自動車の開発コストも、既にソフトウエアの方がハードウエアを凌駕してしまい、品質・コストにおける重要度は増す事はあっても、当面減ずることはないでしょう。
かつては、自動車のエンジンはアナログ技術のかたまりであり、今では信じられない事ですが、1970年代になって、エンジンの制御をマイクロ・プロセッサで行なう試みが為された時も賛否両論が渦巻いたと聞きます。
何を持って時代の推移を最も感じるかは人によって異なると思いますが、アナログからデジタルへの移行は、ここ数十年のテクノロジーの時代変化を象徴する一つのエポックだと思います。
筆者は、70年代を、関西の港町で過ごしましたが、街に初めてシンセサイザーがやってきた時のときめきは今でも忘れ難いものがあります。
あの頃のシンセサイザーは巨大で、訳の分からない電線がのたくって繋がっており、真空管のほのかな光りは、当時の高校生の目には神秘的にさえ映りました。
その当時、年長者の方は、電子楽器そのものを嫌う人が多かったのですが、我々の世代だとあまり抵抗がありません。
しかし、シンセサイザーも真空管から半導体になって小型化し、アナログだったものがすべてコンピュータ制御になった今、アナログ式、真空管式のシンセサイザーに郷愁を感じるのも事実です。

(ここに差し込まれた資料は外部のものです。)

$ cat src/rtl/datapath_pkg.sv
// Shared definitions for the multi-cycle datapath: ALU op codes, multiplier
// FSM states and flag-register bit positions.
package datapath_pkg;

  localparam logic [3:0] OP_ADD   = 4'd0;
  localparam logic [3:0] OP_SUB   = 4'd1;
  localparam logic [3:0] OP_INC   = 4'd2;
  localparam logic [3:0] OP_DEC   = 4'd3;
  localparam logic [3:0] OP_AND   = 4'd4;
  localparam logic [3:0] OP_OR    = 4'd5;
  localparam logic [3:0] OP_XOR   = 4'd6;
  localparam logic [3:0] OP_NOT   = 4'd7;
  localparam logic [3:0] OP_PASSB = 4'd8;
  localparam logic [3:0] OP_SHL   = 4'd9;
  localparam logic [3:0] OP_SHR   = 4'd10;
  localparam logic [3:0] OP_SAR   = 4'd11;
  localparam logic [3:0] OP_MUL   = 4'd12;

  typedef enum logic [1:0] {
    S_IDLE,
    S_MUL,
    S_WB
  } mul_state_e;

  localparam int FLAG_Z    = 0;
  localparam int FLAG_N    = 1;
  localparam int FLAG_C    = 2;
  localparam int FLAG_V    = 3;
  localparam int NUM_FLAGS = 4;

endpackage

$ cat src/rtl/datapath_mc_seq_multiplier.sv
// Sequential shift-add multiplier: one partial-product step per cycle, then a
// single write-back cycle before returning to idle with a DONE pulse.
module seq_multiplier
  import datapath_pkg::*;
#(
  parameter int WIDTH = 16
) (
  input  logic               clk,
  input  logic               rst,
  input  logic               start,
  input  logic [WIDTH-1:0]   a_in,
  input  logic [WIDTH-1:0]   b_in,
  output logic               busy,
  output logic               wb_valid,
  output logic               done,
  output logic [2*WIDTH-1:0] product
);

  localparam int CNT_W = $clog2(WIDTH + 1);
  localparam logic [CNT_W-1:0] LAST_STEP = CNT_W'(WIDTH - 1);

  mul_state_e         state_q, state_d;
  logic [CNT_W-1:0]   cnt_q, cnt_d;
  logic [WIDTH-1:0]   mcand_q, mcand_d;
  logic [2*WIDTH-1:0] prod_q, prod_d;
  logic               done_q, done_d;
  logic [WIDTH:0]     add_sum;

  // The multiplier starts in the low half of prod; each step conditionally adds
  // the multiplicand into the high half and shifts the whole register right.
  always_comb begin
    state_d = state_q;
    cnt_d   = cnt_q;
    mcand_d = mcand_q;
    prod_d  = prod_q;
    done_d  = 1'b0;
    add_sum = {1'b0, prod_q[2*WIDTH-1:WIDTH]}
            + (prod_q[0] ? {1'b0, mcand_q} : {(WIDTH+1){1'b0}});
    case (state_q)
      S_IDLE: begin
        if (start) begin
          state_d = S_MUL;
          cnt_d   = '0;
          mcand_d = a_in;
          prod_d  = {{WIDTH{1'b0}}, b_in};
        end
      end
      S_MUL: begin
        prod_d = {add_sum, prod_q[WIDTH-1:1]};
        cnt_d  = cnt_q + CNT_W'(1);
        if (cnt_q == LAST_STEP) begin
          state_d = S_WB;
        end
      end
      S_WB: begin
        state_d = S_IDLE;
        done_d  = 1'b1;
      end
      default: state_d = S_IDLE;
    endcase
  end

  always_ff @(posedge clk) begin
    if (rst) begin
      state_q <= S_IDLE;
      cnt_q   <= '0;
      mcand_q <= '0;
      prod_q  <= '0;
      done_q  <= 1'b0;
    end else begin
      state_q <= state_d;
      cnt_q   <= cnt_d;
      mcand_q <= mcand_d;
      prod_q  <= prod_d;
      done_q  <= done_d;
    end
  end

  assign busy     = (state_q != S_IDLE);
  assign wb_valid = (state_q == S_WB);
  assign done     = done_q;
  assign product  = prod_q;

endmodule

$ cat src/rtl/datapath_mc.sv
// Multi-cycle datapath: register file, ALU with registered flags, constant and
// load muxes, and a sequential multiplier that stalls issue while busy.
module datapath_mc
  import datapath_pkg::*;
#(
  parameter int WIDTH = 16,
  parameter int REGS  = 16,
  parameter int SEL_W = $clog2(REGS)
) (
  input  logic             CLK,
  input  logic             RST,
  input  logic [SEL_W-1:0] A_SEL,
  input  logic [SEL_W-1:0] B_SEL,
  input  logic [SEL_W-1:0] DEST_SEL,
  input  logic [3:0]       OP_SEL,
  input  logic [WIDTH-1:0] CONST_IN,
  input  logic             CONST_SEL,
  input  logic [WIDTH-1:0] DATA_IN,
  input  logic             DATA_SEL,
  input  logic             LOAD_EN,
  output logic [WIDTH-1:0] A_OUT,
  output logic [WIDTH-1:0] B_OUT,
  output logic [WIDTH-1:0] AROUND,
  output logic             Z,
  output logic             N,
  output logic             C,
  output logic             V,
  output logic             BUSY,
  output logic             DONE
);

  localparam int MSB = WIDTH - 1;

  logic [WIDTH-1:0]     regs_q [REGS];
  logic [WIDTH-1:0]     regs_d [REGS];
  logic [NUM_FLAGS-1:0] flags_q, flags_d;
  logic [SEL_W-1:0]     mul_dest_q, mul_dest_d;

  logic [WIDTH-1:0]     a_op, b_op, add_opnd;
  logic [WIDTH:0]       sum_ext, diff_ext;
  logic [WIDTH-1:0]     alu_res;
  logic                 alu_c, alu_v;
  logic                 issue_ok, mul_start;
  logic                 mul_busy, mul_wb, mul_done;
  logic [2*WIDTH-1:0]   mul_product;
  logic [WIDTH-1:0]     mul_lo, mul_hi;

  assign a_op   = regs_q[A_SEL];
  assign b_op   = CONST_SEL ? CONST_IN : regs_q[B_SEL];
  assign A_OUT  = a_op;
  assign B_OUT  = regs_q[B_SEL];
  assign AROUND = b_op;

  // Inc/dec share the add/sub adders with a constant-one operand so that carry
  // and overflow come out of the same logic as the two-operand forms.
  always_comb begin
    add_opnd = (OP_SEL == OP_INC || OP_SEL == OP_DEC) ? WIDTH'(1) : b_op;
    sum_ext  = {1'b0, a_op} + {1'b0, add_opnd};
    diff_ext = {1'b0, a_op} - {1'b0, add_opnd};
    alu_res  = a_op;
    alu_c    = 1'b0;
    alu_v    = 1'b0;
    case (OP_SEL)
      OP_ADD, OP_INC: begin
        alu_res = sum_ext[WIDTH-1:0];
        alu_c   = sum_ext[WIDTH];
        alu_v   = (a_op[MSB] == add_opnd[MSB]) && (alu_res[MSB] != a_op[MSB]);
      end
      OP_SUB, OP_DEC: begin
        alu_res = diff_ext[WIDTH-1:0];
        alu_c   = ~diff_ext[WIDTH];
        alu_v   = (a_op[MSB] != add_opnd[MSB]) && (alu_res[MSB] != a_op[MSB]);
      end
      OP_AND:   alu_res = a_op & b_op;
      OP_OR:    alu_res = a_op | b_op;
      OP_XOR:   alu_res = a_op ^ b_op;
      OP_NOT:   alu_res = ~a_op;
      OP_PASSB: alu_res = b_op;
      OP_SHL: begin
        alu_res = {a_op[WIDTH-2:0], 1'b0};
        alu_c   = a_op[MSB];
      end
      OP_SHR: begin
        alu_res = {1'b0, a_op[WIDTH-1:1]};
        alu_c   = a_op[0];
      end
      OP_SAR: begin
        alu_res = {a_op[MSB], a_op[WIDTH-1:1]};
        alu_c   = a_op[0];
      end
      default: alu_res = a_op;
    endcase
  end

  assign issue_ok  = LOAD_EN && !mul_busy;
  assign mul_start = issue_ok && !DATA_SEL && (OP_SEL == OP_MUL);
  assign mul_lo    = mul_product[WIDTH-1:0];
  assign mul_hi    = mul_product[2*WIDTH-1:WIDTH];

  seq_multiplier #(
    .WIDTH (WIDTH)
  ) u_mul (
    .clk      (CLK),
    .rst      (RST),
    .start    (mul_start),
    .a_in     (a_op),
    .b_in     (b_op),
    .busy     (mul_busy),
    .wb_valid (mul_wb),
    .done     (mul_done),
    .product  (mul_product)
  );

  // Multiply write-back only occurs while busy, so it never competes with a
  // single-cycle write in the same cycle.
  always_comb begin
    regs_d     = regs_q;
    flags_d    = flags_q;
    mul_dest_d = mul_dest_q;
    if (mul_wb) begin
      regs_d[mul_dest_q] = mul_lo;
      flags_d[FLAG_Z]    = (mul_lo == '0);
      flags_d[FLAG_N]    = mul_lo[MSB];
      flags_d[FLAG_C]    = |mul_hi;
      flags_d[FLAG_V]    = 1'b0;
    end else if (issue_ok) begin
      if (DATA_SEL) begin
        regs_d[DEST_SEL] = DATA_IN;
      end else if (OP_SEL == OP_MUL) begin
        mul_dest_d = DEST_SEL;
      end else begin
        regs_d[DEST_SEL] = alu_res;
        flags_d[FLAG_Z]  = (alu_res == '0);
        flags_d[FLAG_N]  = alu_res[MSB];
        flags_d[FLAG_C]  = alu_c;
        flags_d[FLAG_V]  = alu_v;
      end
    end
  end

  always_ff @(posedge CLK) begin
    if (RST) begin
      for (int i = 0; i < REGS; i++) begin
        regs_q[i] <= '0;
      end
      flags_q    <= '0;
      mul_dest_q <= '0;
    end else begin
      for (int i = 0; i < REGS; i++) begin
        regs_q[i] <= regs_d[i];
      end
      flags_q    <= flags_d;
      mul_dest_q <= mul_dest_d;
    end
  end

  assign Z    = flags_q[FLAG_Z];
  assign N    = flags_q[FLAG_N];
  assign C    = flags_q[FLAG_C];
  assign V    = flags_q[FLAG_V];
  assign BUSY = mul_busy;
  assign DONE = mul_done;

endmodule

筆者の自宅にも一台、キーボード型のシンセサイザーがあり、たまに弾いてみたりするのですが、音や機能に何の不足もないのですが(恐らく、高校時代初めて遭遇したシンセサイザーの数百倍の機能があると思います)、あの頃感じたときめきは残念ながらよみがえって来ません。
ステートマシンのメタモデル
図15-02はステートマシンのメタモデル図です。
各項目は、既に取り上げたものが多いので、本日は、このメタモデル図上のエレメントで、本講座で触れなかった点を中心に解説したいと思います。

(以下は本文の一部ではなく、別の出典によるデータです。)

--- src/rtl/comparador_menor_seq.sv ---
`default_nettype none
// ============================================================================
// Module   : comparador_menor_seq
// Purpose  : Multi-cycle parametrised magnitude comparator (A versus B).
//            Operands are compared CHUNK bits per cycle, most significant
//            chunk first. Supports unsigned (sltu) and two's-complement
//            (slt) modes. Produces the "A menor" mask (all ones when A<B)
//            and one-hot lt/eq/gt flags.
//
// Parameters:
//   WIDTH  - operand width in bits (default 32)
//   CHUNK  - bits compared per cycle; WIDTH must be a multiple of CHUNK
//
// Ports:
//   clk         in   single clock, rising edge
//   rst         in   synchronous, active-high reset
//   in_valid    in   operands valid
//   in_ready    out  unit can accept operands (IDLE and not in reset)
//   A, B        in   operands, WIDTH bits
//   signed_mode in   1 = two's-complement compare, sampled with operands
//   out_valid   out  result valid, held until out_ready
//   out_ready   in   consumer accepts result
//   Amenor      out  all ones if A<B, else all zeros
//   lt, eq, gt  out  exactly one is set while out_valid=1
//
// Build option:
//   COMPARADOR_EARLY_EXIT_EN - when defined, RUN ends on the cycle the first
//   differing chunk is found; otherwise RUN always lasts WIDTH/CHUNK cycles.
//   Results are identical in both builds.
//
// Revision : 1.0 - initial release
// ============================================================================
module comparador_menor_seq #(
  parameter int WIDTH = 32,
  parameter int CHUNK = 8
) (
  input  logic             clk,
  input  logic             rst,
  input  logic             in_valid,
  output logic             in_ready,
  input  logic [WIDTH-1:0] A,
  input  logic [WIDTH-1:0] B,
  input  logic             signed_mode,
  output logic             out_valid,
  input  logic             out_ready,
  output logic [WIDTH-1:0] Amenor,
  output logic             lt,
  output logic             eq,
  output logic             gt
);

  localparam int NCHUNK = WIDTH / CHUNK;
  localparam int CNT_W  = (NCHUNK > 1) ? $clog2(NCHUNK) : 1;
  localparam logic [CNT_W-1:0] CNT_LAST = CNT_W'(NCHUNK - 1);

  typedef enum logic [1:0] {
    S_IDLE = 2'd0,
    S_RUN  = 2'd1,
    S_DONE = 2'd2
  } state_e;

  state_e           state_q,     state_d;
  logic [WIDTH-1:0] a_q,         a_d;
  logic [WIDTH-1:0] b_q,         b_d;
  logic [CNT_W-1:0] cnt_q,       cnt_d;
  logic             decided_q,   decided_d;
  logic             run_lt_q,    run_lt_d;
  logic             run_gt_q,    run_gt_d;
  logic             out_valid_q, out_valid_d;
  logic [WIDTH-1:0] amenor_q,    amenor_d;
  logic             lt_q,        lt_d;
  logic             eq_q,        eq_d;
  logic             gt_q,        gt_d;

  // --------------------------------------------------------------------------
  // Split the latched operands into chunks so the current chunk can be picked
  // with a plain array index driven by the counter.
  // --------------------------------------------------------------------------
  logic [CHUNK-1:0] a_chunk [NCHUNK];
  logic [CHUNK-1:0] b_chunk [NCHUNK];

  for (genvar gi = 0; gi < NCHUNK; gi++) begin : g_chunks
    assign a_chunk[gi] = a_q[gi*CHUNK +: CHUNK];
    assign b_chunk[gi] = b_q[gi*CHUNK +: CHUNK];
  end

  logic [CHUNK-1:0] cur_a;
  logic [CHUNK-1:0] cur_b;
  logic             chunk_diff;
  logic             chunk_lt;
  logic             first_diff;
  logic             run_finish;

  assign cur_a      = a_chunk[cnt_q];
  assign cur_b      = b_chunk[cnt_q];
  assign chunk_diff = (cur_a != cur_b);
  assign chunk_lt   = (cur_a < cur_b);
  // Only the most significant differing chunk decides the result.
  assign first_diff = !decided_q && chunk_diff;

`ifdef COMPARADOR_EARLY_EXIT_EN
  assign run_finish = (cnt_q == '0) || first_diff;
`else
  assign run_finish = (cnt_q == '0);
`endif

  // in_ready is decoded from state and forced low during reset.
  assign in_ready = (state_q == S_IDLE) && !rst;

  // --------------------------------------------------------------------------
  // Next-state and datapath logic
  // --------------------------------------------------------------------------
  always_comb begin
    state_d     = state_q;
    a_d         = a_q;
    b_d         = b_q;
    cnt_d       = cnt_q;
    decided_d   = decided_q;
    run_lt_d    = run_lt_q;
    run_gt_d    = run_gt_q;
    out_valid_d = out_valid_q;
    amenor_d    = amenor_q;
    lt_d        = lt_q;
    eq_d        = eq_q;
    gt_d        = gt_q;

    unique case (state_q)
      S_IDLE: begin
        if (in_valid) begin
          a_d = A;
          b_d = B;
          // Flipping the sign bit of both operands maps two's-complement
          // ordering onto unsigned ordering.
          if (signed_mode) begin
            a_d[WIDTH-1] = ~A[WIDTH-1];
            b_d[WIDTH-1] = ~B[WIDTH-1];
          end
          cnt_d     = CNT_LAST;
          decided_d = 1'b0;
          run_lt_d  = 1'b0;
          run_gt_d  = 1'b0;
          state_d   = S_RUN;
        end
      end

      S_RUN: begin
        if (first_diff) begin
          decided_d = 1'b1;
          run_lt_d  = chunk_lt;
          run_gt_d  = !chunk_lt;
        end
        if (run_finish) begin
          state_d     = S_DONE;
          out_valid_d = 1'b1;
          lt_d        = run_lt_d;
          gt_d        = run_gt_d;
          eq_d        = !decided_d;
          amenor_d    = {WIDTH{run_lt_d}};
        end else begin
          cnt_d = cnt_q - 1'b1;
        end
      end

      S_DONE: begin
        // Result registers hold untouched until the consumer takes them.
        if (out_ready) begin
          state_d     = S_IDLE;
          out_valid_d = 1'b0;
          lt_d        = 1'b0;
          eq_d        = 1'b0;
          gt_d        = 1'b0;
          amenor_d    = '0;
        end
      end

      default: begin
        state_d = S_IDLE;
      end
    endcase
  end

  // --------------------------------------------------------------------------
  // State and output registers
  // --------------------------------------------------------------------------
  always_ff @(posedge clk) begin
    if (rst) begin
      state_q     <= S_IDLE;
      a_q         <= '0;
      b_q         <= '0;
      cnt_q       <= '0;
      decided_q   <= 1'b0;
      run_lt_q    <= 1'b0;
      run_gt_q    <= 1'b0;
      out_valid_q <= 1'b0;
      amenor_q    <= '0;
      lt_q        <= 1'b0;
      eq_q        <= 1'b0;
      gt_q        <= 1'b0;
    end else begin
      state_q     <= state_d;
      a_q         <= a_d;
      b_q         <= b_d;
      cnt_q       <= cnt_d;
      decided_q   <= decided_d;
      run_lt_q    <= run_lt_d;
      run_gt_q    <= run_gt_d;
      out_valid_q <= out_valid_d;
      amenor_q    <= amenor_d;
      lt_q        <= lt_d;
      eq_q        <= eq_d;
      gt_q        <= gt_d;
    end
  end

  assign out_valid = out_valid_q;
  assign Amenor    = amenor_q;
  assign lt        = lt_q;
  assign eq        = eq_q;
  assign gt        = gt_q;

endmodule
`default_nettype wire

ステートマシンは、最低1つの領域(リージョン)を持ち、領域内にはいくつかの状態や疑似状態を持ちますが、メタモデル中では、状態と疑似状態をまとめて頂点(Vertex)と呼んでいます。
各頂点は遷移で結ばれており、遷移は、トリガー、ガード条件(Contraint)、アクション(Behavior)を持ちます。また、状態には、入場アクション、出場アクション、Doアクティビティなどの振舞いを伴う事が可能です。
疑似状態に関しては、ターミネートを除いて、全て解説しましたので、ここではターミネート(terminate)のみを解説します。
ターミネート疑似状態
ターミネートは特殊な疑似状態であり、ターミネート疑似状態に入ると言うことは、ステートマシンの実行が終了してしまう、あるいは実行主体のオブジェクトが終了してしまう事を暗示し、いかなる状態へも遷移せず、出場アクションも実行されません。
ターミネート疑似状態に入る事は、以前解説したDestroyObjectActionを呼び出す事と等価に扱われます。
ターミネート疑似状態は、図D19の(h)で示される記号" × "で示されます。